§ What this task involves: Locate the word "other" in the entries below, then gather every line that holds it.

(Stored data)
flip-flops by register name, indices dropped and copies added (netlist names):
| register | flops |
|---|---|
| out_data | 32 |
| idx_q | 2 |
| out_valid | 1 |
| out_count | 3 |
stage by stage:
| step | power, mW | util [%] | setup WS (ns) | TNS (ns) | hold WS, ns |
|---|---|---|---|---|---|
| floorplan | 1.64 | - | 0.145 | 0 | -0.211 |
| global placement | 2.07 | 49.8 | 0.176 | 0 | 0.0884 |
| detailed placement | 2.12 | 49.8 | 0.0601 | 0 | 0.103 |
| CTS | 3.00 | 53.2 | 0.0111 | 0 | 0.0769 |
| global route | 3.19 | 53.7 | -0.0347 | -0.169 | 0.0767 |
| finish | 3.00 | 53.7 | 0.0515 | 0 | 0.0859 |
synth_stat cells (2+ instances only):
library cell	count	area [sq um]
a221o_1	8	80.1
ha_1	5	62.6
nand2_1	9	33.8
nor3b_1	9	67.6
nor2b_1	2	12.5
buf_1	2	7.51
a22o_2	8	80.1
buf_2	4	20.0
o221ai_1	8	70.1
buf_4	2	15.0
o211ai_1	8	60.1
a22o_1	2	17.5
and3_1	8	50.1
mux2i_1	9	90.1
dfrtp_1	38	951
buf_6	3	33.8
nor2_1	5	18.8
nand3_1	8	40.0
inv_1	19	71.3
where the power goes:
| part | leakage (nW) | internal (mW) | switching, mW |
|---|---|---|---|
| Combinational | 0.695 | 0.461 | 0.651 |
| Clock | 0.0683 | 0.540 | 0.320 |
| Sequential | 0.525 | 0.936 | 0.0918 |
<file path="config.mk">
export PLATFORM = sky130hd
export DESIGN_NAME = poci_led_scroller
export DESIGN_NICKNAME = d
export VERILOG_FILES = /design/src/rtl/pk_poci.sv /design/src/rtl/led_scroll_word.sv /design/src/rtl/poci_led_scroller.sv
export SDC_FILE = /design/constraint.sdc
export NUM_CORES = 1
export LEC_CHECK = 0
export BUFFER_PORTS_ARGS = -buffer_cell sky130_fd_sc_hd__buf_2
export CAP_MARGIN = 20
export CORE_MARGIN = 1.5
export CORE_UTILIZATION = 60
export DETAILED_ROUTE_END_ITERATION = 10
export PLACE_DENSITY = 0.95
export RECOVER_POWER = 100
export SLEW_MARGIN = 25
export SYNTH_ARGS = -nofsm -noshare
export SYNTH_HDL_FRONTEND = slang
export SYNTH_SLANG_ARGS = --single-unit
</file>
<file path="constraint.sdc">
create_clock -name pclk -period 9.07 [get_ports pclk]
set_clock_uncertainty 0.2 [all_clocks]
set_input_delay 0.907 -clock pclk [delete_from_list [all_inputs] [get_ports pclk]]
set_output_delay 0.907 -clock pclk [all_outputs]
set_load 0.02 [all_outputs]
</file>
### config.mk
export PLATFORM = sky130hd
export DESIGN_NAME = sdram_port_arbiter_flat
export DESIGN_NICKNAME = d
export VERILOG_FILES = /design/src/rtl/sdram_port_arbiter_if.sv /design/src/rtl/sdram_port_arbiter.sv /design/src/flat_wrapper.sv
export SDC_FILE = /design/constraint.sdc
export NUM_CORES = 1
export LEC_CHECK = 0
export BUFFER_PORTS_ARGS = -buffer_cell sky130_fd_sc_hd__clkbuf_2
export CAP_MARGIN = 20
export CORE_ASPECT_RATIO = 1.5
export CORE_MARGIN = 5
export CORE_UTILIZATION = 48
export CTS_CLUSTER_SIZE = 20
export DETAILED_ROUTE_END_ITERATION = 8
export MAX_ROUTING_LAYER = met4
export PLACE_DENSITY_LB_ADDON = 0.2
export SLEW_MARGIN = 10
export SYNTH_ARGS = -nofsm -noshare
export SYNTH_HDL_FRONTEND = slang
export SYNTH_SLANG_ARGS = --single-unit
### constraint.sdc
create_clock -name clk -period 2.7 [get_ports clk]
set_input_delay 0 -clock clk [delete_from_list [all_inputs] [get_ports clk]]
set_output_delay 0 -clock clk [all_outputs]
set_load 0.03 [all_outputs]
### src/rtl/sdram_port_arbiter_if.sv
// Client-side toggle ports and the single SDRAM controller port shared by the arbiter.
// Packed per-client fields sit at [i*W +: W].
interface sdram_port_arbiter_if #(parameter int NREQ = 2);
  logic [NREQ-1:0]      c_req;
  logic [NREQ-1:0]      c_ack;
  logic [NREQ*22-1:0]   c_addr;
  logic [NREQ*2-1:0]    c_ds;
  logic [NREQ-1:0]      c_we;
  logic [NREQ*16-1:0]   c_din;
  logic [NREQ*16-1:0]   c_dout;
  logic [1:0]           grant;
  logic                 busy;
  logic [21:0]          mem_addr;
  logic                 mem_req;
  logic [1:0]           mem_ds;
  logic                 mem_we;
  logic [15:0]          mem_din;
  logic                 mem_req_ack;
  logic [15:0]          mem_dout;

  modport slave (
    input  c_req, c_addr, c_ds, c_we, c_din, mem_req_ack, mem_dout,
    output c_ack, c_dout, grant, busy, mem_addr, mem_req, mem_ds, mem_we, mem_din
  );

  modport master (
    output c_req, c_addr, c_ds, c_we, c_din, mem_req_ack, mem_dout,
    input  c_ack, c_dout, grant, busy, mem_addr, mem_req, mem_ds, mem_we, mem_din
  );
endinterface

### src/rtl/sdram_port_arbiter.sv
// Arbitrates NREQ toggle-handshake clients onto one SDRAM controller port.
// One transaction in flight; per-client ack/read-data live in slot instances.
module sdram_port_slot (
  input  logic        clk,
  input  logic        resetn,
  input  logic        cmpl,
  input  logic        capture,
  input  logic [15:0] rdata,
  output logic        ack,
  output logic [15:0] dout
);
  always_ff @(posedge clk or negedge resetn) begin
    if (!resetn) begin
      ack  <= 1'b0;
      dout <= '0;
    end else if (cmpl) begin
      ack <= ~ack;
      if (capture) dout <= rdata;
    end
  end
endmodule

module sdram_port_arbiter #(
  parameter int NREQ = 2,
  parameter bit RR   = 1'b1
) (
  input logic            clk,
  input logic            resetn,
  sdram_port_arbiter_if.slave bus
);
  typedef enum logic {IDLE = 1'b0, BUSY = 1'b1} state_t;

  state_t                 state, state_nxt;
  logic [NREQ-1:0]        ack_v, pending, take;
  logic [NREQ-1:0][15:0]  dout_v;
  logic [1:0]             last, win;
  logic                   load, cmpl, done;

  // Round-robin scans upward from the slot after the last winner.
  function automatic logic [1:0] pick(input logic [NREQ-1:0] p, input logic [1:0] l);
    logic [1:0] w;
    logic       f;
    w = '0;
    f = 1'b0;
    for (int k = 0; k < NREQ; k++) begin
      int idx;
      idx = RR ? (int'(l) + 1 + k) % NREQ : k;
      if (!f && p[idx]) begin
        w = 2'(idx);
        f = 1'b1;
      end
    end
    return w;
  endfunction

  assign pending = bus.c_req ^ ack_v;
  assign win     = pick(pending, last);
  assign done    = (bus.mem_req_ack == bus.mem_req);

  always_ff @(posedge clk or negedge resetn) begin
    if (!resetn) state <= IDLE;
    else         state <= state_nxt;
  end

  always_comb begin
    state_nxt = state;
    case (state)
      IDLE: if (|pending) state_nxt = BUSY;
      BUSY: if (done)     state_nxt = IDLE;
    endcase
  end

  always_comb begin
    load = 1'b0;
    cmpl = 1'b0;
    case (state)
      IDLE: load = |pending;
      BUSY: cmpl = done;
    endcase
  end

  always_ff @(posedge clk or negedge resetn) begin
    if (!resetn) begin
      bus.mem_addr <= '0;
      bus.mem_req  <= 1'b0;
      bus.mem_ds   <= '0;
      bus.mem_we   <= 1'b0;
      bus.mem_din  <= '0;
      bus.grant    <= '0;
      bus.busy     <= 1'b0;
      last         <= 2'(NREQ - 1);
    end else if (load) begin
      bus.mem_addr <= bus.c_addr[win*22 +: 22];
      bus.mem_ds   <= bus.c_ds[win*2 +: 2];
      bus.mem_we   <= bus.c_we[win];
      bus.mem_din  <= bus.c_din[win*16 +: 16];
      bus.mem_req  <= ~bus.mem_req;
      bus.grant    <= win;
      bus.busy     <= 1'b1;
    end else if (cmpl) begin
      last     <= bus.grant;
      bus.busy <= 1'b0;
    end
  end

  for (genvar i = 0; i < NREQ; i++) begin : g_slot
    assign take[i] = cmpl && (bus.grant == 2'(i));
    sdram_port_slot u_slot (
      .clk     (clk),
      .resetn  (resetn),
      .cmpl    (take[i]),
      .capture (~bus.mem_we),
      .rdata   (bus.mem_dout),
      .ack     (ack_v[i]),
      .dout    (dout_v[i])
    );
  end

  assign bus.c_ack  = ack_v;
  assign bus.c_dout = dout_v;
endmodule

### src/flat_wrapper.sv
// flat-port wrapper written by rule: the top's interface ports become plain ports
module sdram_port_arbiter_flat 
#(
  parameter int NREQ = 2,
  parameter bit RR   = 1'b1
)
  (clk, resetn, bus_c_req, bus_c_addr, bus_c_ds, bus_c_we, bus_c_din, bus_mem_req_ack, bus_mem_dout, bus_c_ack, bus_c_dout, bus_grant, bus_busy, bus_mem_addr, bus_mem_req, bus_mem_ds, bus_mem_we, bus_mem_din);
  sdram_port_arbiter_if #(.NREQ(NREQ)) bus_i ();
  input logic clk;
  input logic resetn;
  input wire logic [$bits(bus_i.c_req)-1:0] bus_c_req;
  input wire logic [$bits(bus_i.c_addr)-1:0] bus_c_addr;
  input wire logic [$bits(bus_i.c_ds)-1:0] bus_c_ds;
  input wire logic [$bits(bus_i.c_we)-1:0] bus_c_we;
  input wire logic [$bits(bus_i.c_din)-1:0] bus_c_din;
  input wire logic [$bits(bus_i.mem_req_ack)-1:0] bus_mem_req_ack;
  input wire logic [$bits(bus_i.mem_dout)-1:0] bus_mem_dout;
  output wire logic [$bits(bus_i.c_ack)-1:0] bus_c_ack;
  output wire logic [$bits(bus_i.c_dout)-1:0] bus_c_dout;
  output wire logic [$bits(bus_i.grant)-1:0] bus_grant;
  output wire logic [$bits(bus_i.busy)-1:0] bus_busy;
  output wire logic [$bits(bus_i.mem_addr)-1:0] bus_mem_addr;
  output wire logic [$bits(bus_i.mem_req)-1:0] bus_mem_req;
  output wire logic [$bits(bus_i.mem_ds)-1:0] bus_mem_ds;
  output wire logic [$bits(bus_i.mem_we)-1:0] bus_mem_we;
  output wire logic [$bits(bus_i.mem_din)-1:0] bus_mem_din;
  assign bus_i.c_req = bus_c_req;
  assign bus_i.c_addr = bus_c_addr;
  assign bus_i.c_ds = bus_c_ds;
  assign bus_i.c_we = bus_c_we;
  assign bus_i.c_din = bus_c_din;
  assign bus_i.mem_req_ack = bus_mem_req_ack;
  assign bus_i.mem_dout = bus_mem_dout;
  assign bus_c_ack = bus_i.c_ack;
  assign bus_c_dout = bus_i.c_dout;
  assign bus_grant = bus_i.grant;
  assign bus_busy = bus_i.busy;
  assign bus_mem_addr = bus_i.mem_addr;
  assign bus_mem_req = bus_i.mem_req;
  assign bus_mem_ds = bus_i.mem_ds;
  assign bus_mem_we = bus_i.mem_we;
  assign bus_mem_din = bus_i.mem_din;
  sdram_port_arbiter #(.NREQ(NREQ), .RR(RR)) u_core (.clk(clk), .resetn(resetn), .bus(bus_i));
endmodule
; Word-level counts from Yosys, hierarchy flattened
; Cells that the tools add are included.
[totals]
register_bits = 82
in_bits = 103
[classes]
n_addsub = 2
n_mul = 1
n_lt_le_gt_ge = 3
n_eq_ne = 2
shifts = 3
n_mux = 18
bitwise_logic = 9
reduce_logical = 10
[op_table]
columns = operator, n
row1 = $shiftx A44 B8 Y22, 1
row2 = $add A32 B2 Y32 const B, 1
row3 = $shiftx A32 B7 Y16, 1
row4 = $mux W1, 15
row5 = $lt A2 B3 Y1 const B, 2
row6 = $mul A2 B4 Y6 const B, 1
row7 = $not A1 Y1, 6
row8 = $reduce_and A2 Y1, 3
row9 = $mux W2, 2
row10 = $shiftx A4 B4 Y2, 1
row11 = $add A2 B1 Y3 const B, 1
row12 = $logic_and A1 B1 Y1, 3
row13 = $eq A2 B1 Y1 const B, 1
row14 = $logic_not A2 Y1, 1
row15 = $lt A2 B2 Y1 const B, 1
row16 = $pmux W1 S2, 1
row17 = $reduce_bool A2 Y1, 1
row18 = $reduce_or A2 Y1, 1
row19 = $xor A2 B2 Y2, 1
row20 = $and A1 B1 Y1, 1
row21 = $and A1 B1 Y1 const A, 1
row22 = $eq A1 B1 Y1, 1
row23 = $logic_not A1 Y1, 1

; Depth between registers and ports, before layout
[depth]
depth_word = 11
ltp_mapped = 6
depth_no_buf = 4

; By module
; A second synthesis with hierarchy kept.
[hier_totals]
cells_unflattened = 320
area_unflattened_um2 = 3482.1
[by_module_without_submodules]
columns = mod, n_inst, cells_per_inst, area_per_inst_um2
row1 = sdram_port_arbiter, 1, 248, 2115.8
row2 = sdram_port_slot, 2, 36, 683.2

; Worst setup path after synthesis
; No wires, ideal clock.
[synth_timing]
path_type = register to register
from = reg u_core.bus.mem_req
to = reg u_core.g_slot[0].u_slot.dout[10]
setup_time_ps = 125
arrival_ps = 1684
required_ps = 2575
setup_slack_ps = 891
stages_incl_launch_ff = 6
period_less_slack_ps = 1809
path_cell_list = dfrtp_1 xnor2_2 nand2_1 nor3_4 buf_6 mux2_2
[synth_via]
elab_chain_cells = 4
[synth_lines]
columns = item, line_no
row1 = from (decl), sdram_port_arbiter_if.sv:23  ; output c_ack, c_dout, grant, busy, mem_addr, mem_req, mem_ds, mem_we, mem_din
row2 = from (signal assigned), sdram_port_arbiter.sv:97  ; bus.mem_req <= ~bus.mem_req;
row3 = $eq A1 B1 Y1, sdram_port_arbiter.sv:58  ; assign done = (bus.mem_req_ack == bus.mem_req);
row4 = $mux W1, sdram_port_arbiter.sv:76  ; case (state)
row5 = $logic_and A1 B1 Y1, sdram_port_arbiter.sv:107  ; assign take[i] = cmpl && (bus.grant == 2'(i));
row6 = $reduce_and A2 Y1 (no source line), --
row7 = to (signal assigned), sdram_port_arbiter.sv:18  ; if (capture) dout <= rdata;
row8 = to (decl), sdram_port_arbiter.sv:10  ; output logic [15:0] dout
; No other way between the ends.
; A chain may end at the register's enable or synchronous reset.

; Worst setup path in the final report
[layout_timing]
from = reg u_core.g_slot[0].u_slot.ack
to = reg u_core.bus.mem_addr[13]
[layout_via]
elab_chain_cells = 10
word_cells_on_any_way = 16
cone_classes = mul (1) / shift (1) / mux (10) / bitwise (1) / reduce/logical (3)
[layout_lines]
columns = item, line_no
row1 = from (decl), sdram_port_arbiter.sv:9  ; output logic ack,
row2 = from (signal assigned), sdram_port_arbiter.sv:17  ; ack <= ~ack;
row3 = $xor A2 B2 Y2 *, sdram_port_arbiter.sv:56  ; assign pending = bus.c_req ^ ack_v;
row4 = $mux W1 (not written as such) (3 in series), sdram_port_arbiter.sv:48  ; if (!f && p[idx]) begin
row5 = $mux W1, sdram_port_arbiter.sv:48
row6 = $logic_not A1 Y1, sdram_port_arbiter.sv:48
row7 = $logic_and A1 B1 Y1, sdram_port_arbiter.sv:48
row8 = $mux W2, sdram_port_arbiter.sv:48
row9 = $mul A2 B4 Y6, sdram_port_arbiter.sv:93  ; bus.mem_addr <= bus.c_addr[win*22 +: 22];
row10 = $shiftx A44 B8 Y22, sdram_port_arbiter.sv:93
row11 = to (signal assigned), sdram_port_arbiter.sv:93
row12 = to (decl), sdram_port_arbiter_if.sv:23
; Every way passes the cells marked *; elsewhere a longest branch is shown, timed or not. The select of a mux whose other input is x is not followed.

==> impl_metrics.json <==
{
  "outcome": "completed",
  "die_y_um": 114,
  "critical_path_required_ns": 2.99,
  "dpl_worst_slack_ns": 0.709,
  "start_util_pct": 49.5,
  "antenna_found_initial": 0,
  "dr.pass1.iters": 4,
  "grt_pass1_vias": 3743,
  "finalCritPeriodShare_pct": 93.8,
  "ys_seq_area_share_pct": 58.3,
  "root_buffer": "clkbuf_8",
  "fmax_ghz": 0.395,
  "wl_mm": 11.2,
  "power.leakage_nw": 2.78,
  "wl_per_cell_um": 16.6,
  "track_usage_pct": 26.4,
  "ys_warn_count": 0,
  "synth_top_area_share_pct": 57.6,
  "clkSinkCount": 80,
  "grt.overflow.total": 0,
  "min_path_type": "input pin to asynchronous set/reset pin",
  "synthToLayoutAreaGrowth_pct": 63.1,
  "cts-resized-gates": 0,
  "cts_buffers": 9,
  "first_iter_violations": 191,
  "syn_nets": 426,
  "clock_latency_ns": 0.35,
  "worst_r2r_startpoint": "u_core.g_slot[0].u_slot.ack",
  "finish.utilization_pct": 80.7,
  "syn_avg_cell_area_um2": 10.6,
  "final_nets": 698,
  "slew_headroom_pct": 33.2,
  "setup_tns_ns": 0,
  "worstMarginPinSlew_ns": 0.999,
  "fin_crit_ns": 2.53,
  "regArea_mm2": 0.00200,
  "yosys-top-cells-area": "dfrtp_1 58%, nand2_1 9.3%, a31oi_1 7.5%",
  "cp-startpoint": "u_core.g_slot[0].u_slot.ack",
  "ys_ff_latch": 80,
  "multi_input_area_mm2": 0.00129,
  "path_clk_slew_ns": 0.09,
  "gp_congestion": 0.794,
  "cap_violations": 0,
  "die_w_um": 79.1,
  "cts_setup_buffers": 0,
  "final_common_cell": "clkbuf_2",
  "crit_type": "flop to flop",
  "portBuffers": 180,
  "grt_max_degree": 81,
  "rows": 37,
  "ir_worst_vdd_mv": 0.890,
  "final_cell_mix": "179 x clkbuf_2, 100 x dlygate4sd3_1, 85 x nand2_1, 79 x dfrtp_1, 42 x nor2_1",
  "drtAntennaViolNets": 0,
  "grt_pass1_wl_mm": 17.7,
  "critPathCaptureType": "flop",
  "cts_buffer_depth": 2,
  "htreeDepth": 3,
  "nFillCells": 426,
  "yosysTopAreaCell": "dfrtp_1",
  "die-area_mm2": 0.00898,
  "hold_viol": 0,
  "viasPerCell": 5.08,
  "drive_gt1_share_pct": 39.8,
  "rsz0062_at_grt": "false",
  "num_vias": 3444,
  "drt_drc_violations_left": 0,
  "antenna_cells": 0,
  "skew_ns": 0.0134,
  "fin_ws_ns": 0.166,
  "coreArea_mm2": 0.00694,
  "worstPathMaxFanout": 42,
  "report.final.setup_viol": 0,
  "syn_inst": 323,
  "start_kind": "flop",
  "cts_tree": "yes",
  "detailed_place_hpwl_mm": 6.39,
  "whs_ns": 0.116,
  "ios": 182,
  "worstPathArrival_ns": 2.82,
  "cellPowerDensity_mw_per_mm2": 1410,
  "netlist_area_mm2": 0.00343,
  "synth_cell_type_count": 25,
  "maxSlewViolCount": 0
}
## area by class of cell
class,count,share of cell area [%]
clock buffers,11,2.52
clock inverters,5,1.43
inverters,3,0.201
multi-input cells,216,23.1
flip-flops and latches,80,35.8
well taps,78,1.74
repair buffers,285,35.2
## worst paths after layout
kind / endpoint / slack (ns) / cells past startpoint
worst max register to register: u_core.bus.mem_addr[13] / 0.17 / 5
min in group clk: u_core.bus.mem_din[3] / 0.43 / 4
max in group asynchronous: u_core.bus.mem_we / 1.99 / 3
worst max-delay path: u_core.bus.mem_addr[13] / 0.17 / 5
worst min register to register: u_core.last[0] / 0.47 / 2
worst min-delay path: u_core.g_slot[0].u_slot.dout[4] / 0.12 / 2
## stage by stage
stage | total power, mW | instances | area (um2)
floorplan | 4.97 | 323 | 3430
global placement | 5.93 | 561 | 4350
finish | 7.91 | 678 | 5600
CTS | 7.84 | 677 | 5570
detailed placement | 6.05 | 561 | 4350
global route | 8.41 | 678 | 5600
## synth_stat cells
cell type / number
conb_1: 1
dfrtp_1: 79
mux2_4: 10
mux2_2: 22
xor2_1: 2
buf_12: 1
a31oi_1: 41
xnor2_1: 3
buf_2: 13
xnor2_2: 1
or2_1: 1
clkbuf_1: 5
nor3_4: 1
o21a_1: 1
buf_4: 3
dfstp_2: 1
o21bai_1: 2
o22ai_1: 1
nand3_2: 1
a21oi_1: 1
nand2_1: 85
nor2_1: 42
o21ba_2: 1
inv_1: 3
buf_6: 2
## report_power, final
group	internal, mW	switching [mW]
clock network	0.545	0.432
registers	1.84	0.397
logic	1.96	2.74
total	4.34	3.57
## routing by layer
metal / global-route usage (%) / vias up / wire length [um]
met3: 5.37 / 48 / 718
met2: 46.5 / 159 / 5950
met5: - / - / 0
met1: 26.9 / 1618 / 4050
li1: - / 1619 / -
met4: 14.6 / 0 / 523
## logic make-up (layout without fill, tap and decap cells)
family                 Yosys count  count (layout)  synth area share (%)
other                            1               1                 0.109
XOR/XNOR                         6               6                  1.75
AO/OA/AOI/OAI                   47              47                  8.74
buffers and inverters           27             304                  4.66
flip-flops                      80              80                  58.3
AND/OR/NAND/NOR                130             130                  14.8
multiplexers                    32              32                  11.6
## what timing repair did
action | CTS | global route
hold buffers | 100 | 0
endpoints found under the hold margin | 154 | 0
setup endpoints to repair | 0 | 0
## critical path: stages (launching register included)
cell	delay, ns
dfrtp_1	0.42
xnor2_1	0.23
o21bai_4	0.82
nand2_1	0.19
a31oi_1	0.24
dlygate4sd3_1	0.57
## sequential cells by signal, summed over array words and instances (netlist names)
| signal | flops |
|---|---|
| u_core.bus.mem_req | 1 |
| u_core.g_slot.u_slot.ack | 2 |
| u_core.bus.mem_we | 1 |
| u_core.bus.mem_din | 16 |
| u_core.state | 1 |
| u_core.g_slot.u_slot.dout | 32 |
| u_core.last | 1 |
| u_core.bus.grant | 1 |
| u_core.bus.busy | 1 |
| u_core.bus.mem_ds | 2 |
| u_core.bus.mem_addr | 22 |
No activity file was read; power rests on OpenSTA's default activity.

§ Answer to the exercise:
; No other way between the ends.
; Every way passes the cells marked *; elsewhere a longest branch is shown, timed or not. The select of a mux whose other input is x is not followed.
other                            1               1                 0.109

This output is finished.